The sequence of events across Sunday and Monday is the clearest possible statement of what this relationship is. Trump told Netanyahu not to retaliate. He said a deal was close, that he believed something good could happen as early as Monday. He called Netanyahu by phone. Israel struck Iran anyway. Iran suspended its operations and warned that any continuation of strikes on Lebanon would bring a more severe response. Netanyahu announced that Israel had halted its attacks on Iran, stopping short of calling it a ceasefire. Nobody called it a ceasefire because it is not a ceasefire. It is an interval.

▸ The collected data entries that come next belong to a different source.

File: src/hdl/sarp_pkg.sv
// ----------------------------------------------------------------------------
// sarp_pkg: shared types for the sector-aligned read planner
// Holds the request and result item layouts and the default plan limit.
// ----------------------------------------------------------------------------
package sarp_pkg;

  // Default limit on the number of requests in one plan.
  localparam int unsigned MaxRequestsDefault = 64;

  // Reset value of the sector shift register.
  localparam logic [4:0] SectorShiftReset = 5'd12;

  // Legal range of the effective sector shift.
  localparam logic [4:0] SectorShiftMin = 5'd9;
  localparam logic [4:0] SectorShiftMax = 5'd16;

  // Widths of the packed stream words.
  localparam int unsigned InDataW  = 128;
  localparam int unsigned OutDataW = 328;

  // One read request as it enters the planner.
  typedef struct packed {
    logic [7:0]  shard_index;
    logic [47:0] file_pos;
    logic [31:0] payload_len;
    logic [39:0] slot_addr;
    logic        last_tensor;
  } req_t;

  // One descriptor as it leaves the planner.
  typedef struct packed {
    logic [7:0]  shard_out;
    logic [47:0] read_start;
    logic [31:0] read_length;
    logic [39:0] staging_place;
    logic [39:0] copy_source;
    logic [39:0] copy_dest;
    logic [31:0] copy_length;
    logic [39:0] total_staging;
    logic [41:0] total_slot;
    logic        plan_done;
    logic        plan_error;
  } res_t;

endpackage

File: src/hdl/sarp_in_stage.sv
// ----------------------------------------------------------------------------
// sarp_in_stage: input register of the planner
// Captures one request item and holds it until the planning stage takes it.
// ----------------------------------------------------------------------------
module sarp_in_stage (
  input  logic          clk_i,
  input  logic          rst_ni,
  input  logic          in_valid_i,
  output logic          in_ready_o,
  input  sarp_pkg::req_t in_req_i,
  output logic          req_valid_o,
  input  logic          req_ready_i,
  output sarp_pkg::req_t req_o
);
  import sarp_pkg::*;

  logic valid_q, valid_d;
  req_t req_q;
  logic accept;

  // The register is free when empty or when its item moves on this cycle.
  assign in_ready_o = !valid_q || req_ready_i;
  assign accept     = in_valid_i && in_ready_o;

  always_comb begin
    valid_d = valid_q;
    if (accept) begin
      valid_d = 1'b1;
    end else if (req_ready_i) begin
      valid_d = 1'b0;
    end
  end

  always_ff @(posedge clk_i or negedge rst_ni) begin
    if (!rst_ni) begin
      valid_q <= 1'b0;
    end else begin
      valid_q <= valid_d;
    end
  end

  // Payload needs no reset.
  always_ff @(posedge clk_i) begin
    if (accept) begin
      req_q <= in_req_i;
    end
  end

  assign req_valid_o = valid_q;
  assign req_o       = req_q;

endmodule
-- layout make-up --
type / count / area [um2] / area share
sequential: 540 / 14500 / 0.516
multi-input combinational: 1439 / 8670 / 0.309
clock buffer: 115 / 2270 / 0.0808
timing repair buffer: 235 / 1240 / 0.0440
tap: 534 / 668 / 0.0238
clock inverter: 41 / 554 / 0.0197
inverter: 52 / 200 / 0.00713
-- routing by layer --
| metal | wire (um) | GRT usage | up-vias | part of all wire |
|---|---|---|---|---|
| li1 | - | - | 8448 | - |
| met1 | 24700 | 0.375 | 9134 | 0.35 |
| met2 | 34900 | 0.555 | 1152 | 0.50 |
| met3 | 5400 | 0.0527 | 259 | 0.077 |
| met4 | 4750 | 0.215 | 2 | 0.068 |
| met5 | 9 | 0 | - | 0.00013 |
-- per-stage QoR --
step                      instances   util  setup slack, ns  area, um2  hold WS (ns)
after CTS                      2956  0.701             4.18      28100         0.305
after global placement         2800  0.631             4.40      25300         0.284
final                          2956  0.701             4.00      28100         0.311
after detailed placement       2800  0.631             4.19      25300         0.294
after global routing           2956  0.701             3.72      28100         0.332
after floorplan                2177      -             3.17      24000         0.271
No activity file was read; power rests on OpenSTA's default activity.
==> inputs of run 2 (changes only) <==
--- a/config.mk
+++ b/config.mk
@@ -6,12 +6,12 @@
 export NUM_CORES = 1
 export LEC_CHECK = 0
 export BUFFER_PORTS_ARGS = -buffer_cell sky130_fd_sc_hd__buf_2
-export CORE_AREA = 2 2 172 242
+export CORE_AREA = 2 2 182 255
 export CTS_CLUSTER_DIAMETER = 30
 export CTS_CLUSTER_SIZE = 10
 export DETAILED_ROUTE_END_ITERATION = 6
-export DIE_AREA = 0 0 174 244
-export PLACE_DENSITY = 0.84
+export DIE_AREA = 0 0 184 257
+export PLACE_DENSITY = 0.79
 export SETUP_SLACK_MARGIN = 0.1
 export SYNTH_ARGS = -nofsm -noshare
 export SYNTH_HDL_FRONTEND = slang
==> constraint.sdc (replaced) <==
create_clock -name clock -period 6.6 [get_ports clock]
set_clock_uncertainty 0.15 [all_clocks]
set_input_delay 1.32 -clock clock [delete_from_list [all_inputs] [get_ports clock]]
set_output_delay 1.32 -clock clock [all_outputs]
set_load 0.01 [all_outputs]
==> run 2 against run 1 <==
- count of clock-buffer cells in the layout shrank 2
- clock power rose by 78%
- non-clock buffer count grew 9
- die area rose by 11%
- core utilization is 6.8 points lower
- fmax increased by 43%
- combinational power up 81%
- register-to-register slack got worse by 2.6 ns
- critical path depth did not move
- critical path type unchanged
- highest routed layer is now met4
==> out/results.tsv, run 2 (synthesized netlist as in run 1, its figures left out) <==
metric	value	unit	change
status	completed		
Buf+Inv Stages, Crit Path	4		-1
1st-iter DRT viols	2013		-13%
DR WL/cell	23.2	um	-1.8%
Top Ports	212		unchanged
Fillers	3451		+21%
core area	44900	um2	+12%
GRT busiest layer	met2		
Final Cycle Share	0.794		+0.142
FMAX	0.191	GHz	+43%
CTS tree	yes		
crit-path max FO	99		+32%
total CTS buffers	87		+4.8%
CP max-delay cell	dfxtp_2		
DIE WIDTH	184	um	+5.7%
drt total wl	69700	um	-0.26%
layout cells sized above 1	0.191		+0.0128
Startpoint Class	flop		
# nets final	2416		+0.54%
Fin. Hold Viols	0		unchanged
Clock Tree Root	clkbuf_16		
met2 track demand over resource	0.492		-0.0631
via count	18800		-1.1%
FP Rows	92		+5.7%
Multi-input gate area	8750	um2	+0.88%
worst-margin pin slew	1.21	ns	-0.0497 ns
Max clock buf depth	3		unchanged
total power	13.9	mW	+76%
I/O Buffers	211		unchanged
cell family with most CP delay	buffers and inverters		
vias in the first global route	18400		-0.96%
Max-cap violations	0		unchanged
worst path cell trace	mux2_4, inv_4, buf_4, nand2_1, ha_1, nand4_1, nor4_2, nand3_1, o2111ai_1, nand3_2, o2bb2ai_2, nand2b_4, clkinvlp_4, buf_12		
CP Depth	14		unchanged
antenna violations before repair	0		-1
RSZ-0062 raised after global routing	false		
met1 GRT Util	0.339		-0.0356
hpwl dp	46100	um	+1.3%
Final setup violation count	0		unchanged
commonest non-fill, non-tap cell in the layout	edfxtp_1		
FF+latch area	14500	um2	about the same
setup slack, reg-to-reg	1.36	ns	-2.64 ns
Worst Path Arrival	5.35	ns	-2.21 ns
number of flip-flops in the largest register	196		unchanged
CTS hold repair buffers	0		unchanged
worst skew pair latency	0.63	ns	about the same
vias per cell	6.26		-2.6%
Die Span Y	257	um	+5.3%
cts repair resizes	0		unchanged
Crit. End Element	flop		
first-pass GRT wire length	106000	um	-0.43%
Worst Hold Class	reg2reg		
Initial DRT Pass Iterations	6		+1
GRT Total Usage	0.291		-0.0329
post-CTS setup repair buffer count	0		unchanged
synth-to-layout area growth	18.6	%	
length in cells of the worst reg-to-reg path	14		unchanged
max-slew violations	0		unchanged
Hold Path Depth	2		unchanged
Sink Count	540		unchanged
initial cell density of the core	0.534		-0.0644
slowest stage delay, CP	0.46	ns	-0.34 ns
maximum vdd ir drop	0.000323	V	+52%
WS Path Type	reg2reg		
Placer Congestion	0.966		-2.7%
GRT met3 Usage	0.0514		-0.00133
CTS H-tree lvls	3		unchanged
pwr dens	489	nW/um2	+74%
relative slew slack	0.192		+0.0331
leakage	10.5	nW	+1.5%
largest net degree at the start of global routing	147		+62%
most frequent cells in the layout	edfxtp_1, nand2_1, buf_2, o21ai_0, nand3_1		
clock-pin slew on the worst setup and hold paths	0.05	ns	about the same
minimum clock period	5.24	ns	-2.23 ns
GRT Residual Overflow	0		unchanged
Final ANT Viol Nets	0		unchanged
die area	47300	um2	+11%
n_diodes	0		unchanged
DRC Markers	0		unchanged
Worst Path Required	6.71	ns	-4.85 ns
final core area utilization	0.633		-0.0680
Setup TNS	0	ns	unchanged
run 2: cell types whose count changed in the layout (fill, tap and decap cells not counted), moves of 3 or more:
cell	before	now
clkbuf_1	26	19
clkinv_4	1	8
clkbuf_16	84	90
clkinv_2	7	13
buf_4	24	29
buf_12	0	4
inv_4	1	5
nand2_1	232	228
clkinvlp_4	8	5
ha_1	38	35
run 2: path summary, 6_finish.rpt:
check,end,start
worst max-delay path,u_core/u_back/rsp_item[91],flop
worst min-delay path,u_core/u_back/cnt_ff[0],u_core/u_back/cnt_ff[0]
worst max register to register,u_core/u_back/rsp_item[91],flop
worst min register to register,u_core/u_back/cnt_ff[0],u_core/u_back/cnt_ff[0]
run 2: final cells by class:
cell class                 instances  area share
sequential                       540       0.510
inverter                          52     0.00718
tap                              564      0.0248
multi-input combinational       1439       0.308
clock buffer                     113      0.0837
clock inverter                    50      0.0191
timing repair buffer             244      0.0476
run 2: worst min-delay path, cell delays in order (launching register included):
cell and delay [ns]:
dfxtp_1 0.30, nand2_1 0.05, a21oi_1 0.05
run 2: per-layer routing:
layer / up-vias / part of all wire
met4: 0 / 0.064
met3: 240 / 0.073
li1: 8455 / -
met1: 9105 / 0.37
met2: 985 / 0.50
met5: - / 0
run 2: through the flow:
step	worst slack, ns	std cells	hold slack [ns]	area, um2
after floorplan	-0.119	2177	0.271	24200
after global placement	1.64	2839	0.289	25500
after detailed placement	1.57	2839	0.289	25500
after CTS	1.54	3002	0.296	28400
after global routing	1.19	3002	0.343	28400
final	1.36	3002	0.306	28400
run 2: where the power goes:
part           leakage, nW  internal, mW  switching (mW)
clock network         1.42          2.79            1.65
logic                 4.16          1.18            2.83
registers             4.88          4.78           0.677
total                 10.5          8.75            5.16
File: config.mk
export PLATFORM = sky130hd
export DESIGN_NAME = boq_quant
export DESIGN_NICKNAME = d
export VERILOG_FILES = /design/src/rtl/boq_pkg.sv /design/src/rtl/boq_quant.sv
export SDC_FILE = /design/constraint.sdc
export NUM_CORES = 1
export LEC_CHECK = 0
export BUFFER_PORTS_ARGS = -buffer_cell sky130_fd_sc_hd__buf_2
export CORE_AREA = 8 8 56 58
export DETAILED_ROUTE_END_ITERATION = 10
export DIE_AREA = 0 0 64 66
export PLACE_DENSITY = 0.77
export SYNTH_ARGS = -nofsm -noshare
export SYNTH_HDL_FRONTEND = slang
export SYNTH_SLANG_ARGS = --single-unit
File: constraint.sdc
create_clock -name vclk -period 2.78
set_clock_uncertainty 0.15 [all_clocks]
set_input_delay 0.278 -clock vclk [all_inputs]
set_output_delay 0.278 -clock vclk [all_outputs]
set_load 0.1 [all_outputs]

Today is the 100th day of the US-Israel war on Iran. The war that Washington called a limited operation has produced exactly the logic limited operations always produce: the definition of limited expands until it includes everything. What started as strikes on Iranian military infrastructure has become direct exchanges between Iran and Israel, Lebanese civilians dying in Dahiyeh, Houthi threats against Red Sea shipping and an American president announcing on television that his ally does not call the shots, immediately before his ally calls the shots.

The question DiploPolis has been asking since April is not whether Netanyahu is defying American authority. That is now settled. The question is what Netanyahu is defying it for. The answer is becoming clear. He is methodically pushing the conflict beyond any boundary that a deal could contain. Every unilateral strike deepens the domestic pressure in Tehran to walk away from negotiations. Every new front opened, Lebanon, Iran's energy infrastructure, now the Strait, makes the map of any agreement larger and harder to draw. Netanyahu is making the deal that Trump wants structurally impossible. Whether that is the intention or the consequence is the only remaining question, and the answer does not change the outcome.

Israel is pushing the envelope beyond what any American administration has historically absorbed without consequence. Strikes on Lebanon while ceasefire talks run. Strikes on Iran after Trump says stop. A petrochemical plant in Mahshahr the morning after the president tells the world he controls what his ally does. Each step tests whether Washington will move from concern to cost. Each step has found the same answer: Washington will not.

Trump told the FT that Netanyahu will have no choice but to accept whatever agreement Washington reaches with Iran. The framing reveals the problem. An agreement that Netanyahu has no choice but to accept is not an agreement that will hold. An Israeli prime minister who defies explicit American requests on the night of a major escalation has already calculated that the price of defiance is manageable. He has been paying it for a hundred days: phone calls, statements of concern and anonymous briefings to Axios that Washington was not informed in advance. It has proved affordable.

The question is not what Netanyahu's war aims are. The question is what consequence Trump is prepared to impose for the war continuing on terms he did not choose. So far the answer is none. Until it changes, the shots will be called in Jerusalem regardless of what the president tells the Financial Times.